“We have much to do, much to repair, much to restore, much to heal, much to build … and much to gain.”
President Biden focused on healing and unity in his inaugural address and made clear that divisive politics need to take a back seat to the many challenges confronting our nation.
He got to work immediately, signing executive orders that set the scene for a very ambitious first 100 days in office. And we share his top priority – putting an end to the COVID-19 pandemic.
In particular, AHA applauds the president’s directive to tap the powers of the Defense Production Act to meet shortfalls in equipment and supplies needed for the COVID-19 response, helping to protect our health care heroes. We are also pleased to see an executive order establishing a new COVID-19 Health Equity Task Force to focus on inequities in COVID-19 outcomes by race, ethnicity, geography, disability and other considerations.
Messaging matters, especially coming from the nation’s chief executive. So it was nice to see the incoming administration make a point of praising the unmatched contributions of our health care workers … the brave men and women who have literally helped save our country.
Last week, the incoming administration released an outline of a $1.9 trillion COVID-19 relief proposal that, among other provisions, would provide additional resources for vaccines, personal protective equipment and workforce development.

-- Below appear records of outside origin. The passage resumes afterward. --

**config.mk**
```make
export PLATFORM = sky130hd
export DESIGN_NAME = sra_ctrl
export DESIGN_NICKNAME = d
export VERILOG_FILES = /design/src/rtl/sra_pkg.sv /design/src/rtl/sra_classify.sv /design/src/rtl/sra_decode.sv /design/src/rtl/sra_bank.sv /design/src/rtl/sra_ctrl.sv
export SDC_FILE = /design/constraint.sdc
export NUM_CORES = 1
export LEC_CHECK = 0
export ABC_CLOCK_PERIOD_IN_PS = 2400
export BUFFER_PORTS_ARGS = -buffer_cell sky130_fd_sc_hd__buf_4
export CORE_ASPECT_RATIO = 1.25
export CORE_MARGIN = 2
export CORE_UTILIZATION = 48
export CTS_BUF_LIST = sky130_fd_sc_hd__clkbuf_4 sky130_fd_sc_hd__clkbuf_8
export CTS_CLUSTER_SIZE = 24
export DETAILED_ROUTE_END_ITERATION = 10
export PLACE_DENSITY = 0.82
export SLEW_MARGIN = 20
export SYNTH_ARGS = -nofsm -noshare
export SYNTH_HDL_FRONTEND = slang
export SYNTH_SLANG_ARGS = --single-unit
```
**constraint.sdc**
```tcl
create_clock -name clk -period 2.4 [get_ports clk]
set_input_delay 0.48 -clock clk [delete_from_list [all_inputs] [get_ports clk]]
set_output_delay 0.48 -clock clk [all_outputs]
set_load 0.1 [all_outputs]
```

The plan makes important strides in providing increased federal leadership, support and resources to combat the virus, and we look forward to working with the administration and Congress on legislation that will provide additional assistance to hospitals and our heroic caregivers.
At the same time, we are encouraged by the president’s focus on expediting the distribution of COVID-19 vaccines. Hospitals and health systems are working around the clock to administer vaccines as quickly as possible, but to reach the scale our country needs for herd immunity, we need additional assets and other stakeholders to join us.
We have urged the administration to quarterback this massive undertaking – from manufacturing to putting shots in arms.
Enhanced federal leadership can help set clear goals and expectations, track progress and coordinate the consistent flow of the supply chain with greater transparency. It means more people and more assets to provide vaccinations on a massive scale.
The reality: According to the experts, getting to herd immunity by Labor Day will require that we vaccinate two million people per day. That’s nearly twice the pace of 100 million shots in the first one hundred days.
As pillars of trust and islands of stability for so many communities, hospitals and health systems remain fully committed partners on efforts to fight the battle against COVID-19 … as we have been all along.
On Tuesday evening, buildings and monuments in Washington, D.C., and across the country blazed with light in memory of the 400,000-plus Americans who have died from COVID-19.
It was an appropriate reminder of the tenacity of the virus that has devastated so many families and communities. And it underscored once again that we need to do everything we can – as individuals, communities and a nation – to defeat COVID-19 once and for all.